Rethinking Unit Tests for AI Development: From Correctness to Contract Protection
Source: Dev.to
The Paradox of Testing AI-Generated Code
When AI writes your code, traditional unit‑testing assumptions break down.
- In conventional development we write tests first (TDD) because humans make mistakes.
Tests act as a contract—a specification that the implementation must fulfill. - AI doesn’t make the same mistakes. AI‑generated code at the class or method level is typically correct.
When I ran fine‑grained unit tests against AI‑written code, they almost always passed on the first try.
So why bother?
The issue isn’t correctness—it’s change detection.
When AI refactors your codebase, it maintains internal consistency beautifully, but it can silently break contracts at boundaries you didn’t explicitly mark:
- An internal class interface changes.
- A namespace’s public surface shifts.
- The code still compiles and the logic seems sound, yet something downstream breaks.
Git diffs don’t help here. When changes span dozens of files, spotting the contract violation becomes needle‑in‑a‑haystack work.
Test Classification System
I designed a test classification system to understand which tests actually provide value in AI‑assisted development.
| Level | Scope | Purpose |
|---|---|---|
| L1 | Method / Class | Verify unit correctness |
| L2 | Cross‑class within namespace | Verify internal collaboration |
| L3 | Namespace boundary | Detect internal contract changes |
| L4 | Public API boundary | Protect external contracts |
Each test class was tagged with its level, e.g.:
[Trait("Level", "L3")] // namespace boundary test
Observations After Multiple AI Refactoring Cycles
| Level | Survival | Reason |
|---|---|---|
| L1 | ❌ Extinct | AI writes correct code; no detection value |
| L2 | ❌ Extinct | AI maintains internal consistency |
| L3 | ✅ Survived | Detects namespace boundary violations |
| L4 | ✅ Survived | Protects external API contracts |
- L1 and L2 tests disappeared – not deliberately deleted, but they became meaningless. AI rewrote internals, and the tests either:
- Passed trivially (testing already‑correct code)
- Required constant updates (chasing implementation changes)
- Tested code that no longer existed
- L3 and L4 tests survived – they caught real issues: interface changes that rippled beyond their intended scope, behavioral shifts at API boundaries, and contracts that AI “improved” without understanding external dependencies.
Rethinking Unit Tests for AI Development
Traditional unit testing asks: “Is this code correct?”
AI‑era testing should ask: “Has a contract boundary been violated?”
This isn’t Big‑Bang testing or classic integration testing. It’s boundary testing—explicitly marking and protecting the seams in your architecture where changes should not propagate silently.
Practical Guidelines
- Tag test levels explicitly – the attribute serves dual purpose: test filtering and AI awareness.
- Focus on namespace boundaries – internal classes may change freely; their aggregate interface should remain stable.
- Protect public APIs absolutely – these are your external contracts.
- Let L1/L2 go – don’t fight to maintain tests that provide no signal.
- Leverage tags – when AI encounters an L3/L4 test, the tag itself communicates: “This boundary matters.
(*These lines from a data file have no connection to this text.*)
## src/rtl/mpr_pkg.sv

```systemverilog
package mpr_pkg;
  typedef enum logic [2:0] {
    ST_IDLE,
    ST_START,
    ST_DATA,
    ST_STOP,
    ST_BREAK
  } rx_state_t;

  localparam logic [1:0] MODE_SHIFT = 2'b00;
  localparam logic [1:0] MODE_8BIT  = 2'b01;
endpackage

```

## src/rtl/mpr_sync.sv

```systemverilog
module mpr_sync #(
  parameter int STAGES = 2
) (
  input  logic clk,
  input  logic rst,
  input  logic din,
  output logic dout
);
  logic [STAGES-1:0] chain;

  always_ff @(posedge clk) begin
    if (rst) chain <= '1;
    else     chain <= {chain[STAGES-2:0], din};
  end

  assign dout = chain[STAGES-1];
endmodule

```

## src/rtl/mpr_frame.sv

```systemverilog
module mpr_frame
  import mpr_pkg::*;
#(
  parameter int OSR = 16,
  parameter int DW  = 8
) (
  input  logic          clk,
  input  logic          rst,
  input  logic          tick,
  input  logic          rxd_s,
  input  logic          nine,
  output logic          done,
  output logic [DW-1:0] data,
  output logic          bit9,
  output logic          stop_ok,
  output logic          is_nine
);
  localparam int CW = $clog2(OSR);
  localparam int BW = $clog2(DW + 2);
  localparam logic [CW-1:0] C_VA   = CW'(OSR / 2 - 2);
  localparam logic [CW-1:0] C_VB   = CW'(OSR / 2 - 1);
  localparam logic [CW-1:0] C_VC   = CW'(OSR / 2);
  localparam logic [CW-1:0] C_LAST = CW'(OSR - 1);

  rx_state_t     st;
  logic [CW-1:0] cnt;
  logic [BW-1:0] bitn;
  logic [DW:0]   sh;
  logic [1:0]    vote;
  logic          nine_r;
  logic          stop_r;
  logic          maj;
  logic [BW-1:0] last_bit;

  assign maj      = (vote[0] & vote[1]) | (vote[0] & rxd_s) | (vote[1] & rxd_s);
  assign last_bit = nine_r ? BW'(DW) : BW'(DW - 1);

  always_ff @(posedge clk) begin
    if (rst) begin
      st     <= ST_IDLE;
      cnt    <= '0;
      bitn   <= '0;
      sh     <= '0;
      vote   <= '0;
      nine_r <= 1'b0;
      stop_r <= 1'b0;
      done   <= 1'b0;
    end else begin
      done <= 1'b0;
      if (st == ST_BREAK) begin
        if (rxd_s) st <= ST_IDLE;
      end else if (tick) begin
        if (st == ST_IDLE) begin
          if (!rxd_s) begin
            st     <= ST_START;
            cnt    <= '0;
            nine_r <= nine;
          end
        end else begin
          cnt <= (cnt == C_LAST) ? '0 : cnt + 1'b1;
          if (cnt == C_VA) vote[0] <= rxd_s;
          if (cnt == C_VB) vote[1] <= rxd_s;
          unique case (st)
            ST_START: begin
              if (cnt == C_VC && maj) st <= ST_IDLE;
              else if (cnt == C_LAST) begin
                st   <= ST_DATA;
                bitn <= '0;
              end
            end
            ST_DATA: begin
              if (cnt == C_VC) sh <= {maj, sh[DW:1]};
              if (cnt == C_LAST) begin
                if (bitn == last_bit) st <= ST_STOP;
                else bitn <= bitn + 1'b1;
              end
            end
            ST_STOP: begin
              if (cnt == C_VC) begin
                done   <= 1'b1;
                stop_r <= maj;
                st     <= maj ? ST_IDLE : ST_BREAK;
              end
            end
            default: st <= ST_IDLE;
          endcase
        end
      end
    end
  end

  assign data    = nine_r ? sh[DW-1:0] : sh[DW:1];
  assign bit9    = nine_r ? sh[DW] : stop_r;
  assign stop_ok = stop_r;
  assign is_nine = nine_r;

  AST_DONE_PULSE: assert property (@(posedge clk) disable iff (rst)
    done |=> !done);
  AST_GLITCH_BACK: assert property (@(posedge clk) disable iff (rst)
    (st == ST_START && tick && cnt == C_VC && maj) |=> (st == ST_IDLE));
endmodule

```

## src/rtl/mpr_match.sv

```systemverilog
module mpr_match
  import mpr_pkg::*;
#(
  parameter int DW = 8
) (
  input  logic [DW-1:0] data,
  input  logic          bit9,
  input  logic          stop_ok,
  input  logic          is_nine,
  input  logic [1:0]    mode,
  input  logic          mp_en,
  input  logic [DW-1:0] addr,
  input  logic [DW-1:0] mask,
  output logic          accept
);
  logic [DW-1:0] bcast;
  logic          hit_own;
  logic          hit_all;
  logic          hit;
  logic          filt;

  assign bcast   = addr | mask;
  assign hit_own = ((data ^ addr) & mask) == '0;
  assign hit_all = ((data ^ bcast) & bcast) == '0;
  assign hit     = hit_own | hit_all;
  assign filt    = mp_en && (mode != MODE_SHIFT);

  always_comb begin
    if (!filt)        accept = 1'b1;
    else if (is_nine) accept = bit9 && hit && stop_ok;
    else              accept = hit && stop_ok;
  end
endmodule

```

## src/rtl/mpu_addr_rx.sv

```systemverilog
module mpu_addr_rx
  import mpr_pkg::*;
#(
  parameter int OSR       = 16,
  parameter int DW        = 8,
  parameter int SYNC_DEPTH = 2
) (
  input  logic          clk,
  input  logic          rst,
  input  logic          baud_tick,
  input  logic          rxd,
  input  logic [1:0]    mode_sel,
  input  logic          mp_en,
  input  logic [DW-1:0] dev_addr,
  input  logic [DW-1:0] dev_mask,
  input  logic          flag_clr,
  output logic [DW-1:0] rx_data,
  output logic          rx_bit8,
  output logic          rx_flag,
  output logic          rx_frame_ok
);
  logic          rxd_s;
  logic          f_done;
  logic [DW-1:0] f_data;
  logic          f_bit9;
  logic          f_stop;
  logic          f_nine;
  logic          accept;

  mpr_sync #(.STAGES(SYNC_DEPTH)) u_sync (
    .clk (clk),
    .rst (rst),
    .din (rxd),
    .dout(rxd_s)
  );

  mpr_frame #(.OSR(OSR), .DW(DW)) u_frame (
    .clk    (clk),
    .rst    (rst),
    .tick   (baud_tick),
    .rxd_s  (rxd_s),
    .nine   (mode_sel[1]),
    .done   (f_done),
    .data   (f_data),
    .bit9   (f_bit9),
    .stop_ok(f_stop),
    .is_nine(f_nine)
  );

  mpr_match #(.DW(DW)) u_match (
    .data   (f_data),
    .bit9   (f_bit9),
    .stop_ok(f_stop),
    .is_nine(f_nine),
    .mode   (mode_sel),
    .mp_en  (mp_en),
    .addr   (dev_addr),
    .mask   (dev_mask),
    .accept (accept)
  );

  always_ff @(posedge clk) begin
    if (rst) begin
      rx_data     <= '0;
      rx_bit8     <= 1'b0;
      rx_flag     <= 1'b0;
      rx_frame_ok <= 1'b0;
    end else begin
      if (flag_clr) rx_flag <= 1'b0;
      if (f_done && accept && !rx_flag) begin
        rx_data     <= f_data;
        rx_bit8     <= f_bit9;
        rx_frame_ok <= f_stop;
        rx_flag     <= 1'b1;
      end
    end
  end

  AST_OPEN_ACCEPT: assert property (@(posedge clk) disable iff (rst)
    (f_done && !rx_flag && (!mp_en || mode_sel == MODE_SHIFT)) |=> rx_flag);
  AST_DATA_FRAME_DROP: assert property (@(posedge clk) disable iff (rst)
    (f_done && f_nine && mp_en && !f_bit9 && !rx_flag) |=> !rx_flag);
  AST_OVERRUN_HOLD: assert property (@(posedge clk) disable iff (rst)
    rx_flag |=> ($stable(rx_data) && $stable(rx_bit8) && $stable(rx_frame_ok)));
  AST_FLAG_STICKY: assert property (@(posedge clk) disable iff (rst)
    (rx_flag && !flag_clr) |=> rx_flag);
  AST_FLAG_CLEAR: assert property (@(posedge clk) disable iff (rst)
    (rx_flag && flag_clr) |=> !rx_flag);
  AST_QUIET_OUT: assert property (@(posedge clk) disable iff (rst)
    !f_done |=> ($stable(rx_data) && $stable(rx_bit8)));
endmodule

```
Changes here require verification.”
Where Fine‑Grained Tests Still Matter
- Exception handling and edge cases – AI excels at happy paths but can miss subtle error conditions.
- Tests that explicitly exercise exception scenarios, boundary conditions, and failure modes still provide signal—not because AI writes incorrect code, but because these paths may not be exercised during normal AI‑driven development.
Conclusion
In AI‑assisted development, unit tests transform from correctness verification to change detection. The tests that survive are those that protect contracts at meaningful boundaries—namespace and public API levels.
Stop testing whether AI wrote correct code. Start testing whether AI preserved your contracts.
For implementation examples, see the test structure in Ksql.Linq—an AI‑assisted open‑source project where these patterns evolved through practice.